Yes, it's looking good, but actually simple way is better (method A. I got better result of frame adaptation, but I got bad geometry. )
Do you mean zero rejection in ImageIntegration? In such case, I already implemented it as you know.
Yes, but actually ClipLowRange doesn't work properly. Look again to the bug report about ImageIntegration problem (http://pixinsight.com/forum/index.php?topic=1869.0). ;)
What do you mean by "I can't integrate 4 parts to one mosaic without mask" ??
OK. I align all images to StarGen and integrate 4 pieces of mosaic (see pic1). So, I got a geometrically perfect and aligned 4 pieces puzzle! 8)
If you look closely to interception area (see pic2), you can see the problem. :footinmouth:
I think fill the problem area with zeros. It's will allow to use PixelMach or new "frame adaptation tool" to integrate perfect mosaic.
In fact, it has already been implemented. The frame adaptation routine automatically rejects all pixels <= 0 and >= 0.92. Zero pixels are not being taken into account.

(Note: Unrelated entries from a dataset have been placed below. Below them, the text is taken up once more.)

--- src/rtl/wow_sample_pkg.sv ---
// Shared types and constants for the sample-memory fetch path.
// Used by the arbiter and its round-robin picker.
package wow_sample_pkg;

  localparam int SAMPLE_AW = 24;
  localparam int SAMPLE_DW = 16;
  localparam int SAMPLE_CH = 4;

  typedef enum logic {
    IDLE,
    WAIT
  } state_t;

  typedef logic [SAMPLE_AW-1:0] sample_addr_t;
  typedef logic [SAMPLE_DW-1:0] sample_word_t;

  function automatic int idx_w(input int n);
    return (n <= 1) ? 1 : $clog2(n);
  endfunction

endpackage

--- src/rtl/rr_pick.sv ---
// Round-robin winner select: first set request after 'last',
// wrapping modulo N.
module rr_pick
  import wow_sample_pkg::*;
#(
  parameter int N  = SAMPLE_CH,
  parameter int IW = idx_w(N)
) (
  input  logic [N-1:0]  req,
  input  logic [IW-1:0] last,
  output logic [IW-1:0] win,
  output logic          valid
);

  logic [IW-1:0] cand;

  // Walk offsets from farthest to nearest so the nearest hit wins.
  always_comb begin
    win   = '0;
    valid = 1'b0;
    cand  = '0;
    for (int k = N; k >= 1; k--) begin
      cand = IW'((int'(last) + k) % N);
      if (req[cand]) begin
        win   = cand;
        valid = 1'b1;
      end
    end
  end

endmodule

Sounds good! How soon we will celebrate Independence Day of "frame adaptation tool" ? I want to avoid double alignment.
Add:
But really, the frame adaptation routine automatically rejects all pixels <= 0 and >= 0.92 or Compute Intersection doesn't work (with images shown in pic1)... I got pure black image:
See console report:
StarAlignment: Processing view: _0001
_0000:
Structure map: 100%
Detecting stars: 100%
4789 stars found.
_0001:
Structure map: 100%
Detecting stars: 100%
2345 stars found.
Computing intersection ...
Intersection:
R1 : { 107, 1971, 2081, 2143} 190 stars
R2 : { 107, 1971, 2081, 2144} 201 stars
?21 : 0°
Matching stars ...
149 putative star pair matches.
Performing RANSAC ...
132 star pair matches in 414 RANSAC iterations.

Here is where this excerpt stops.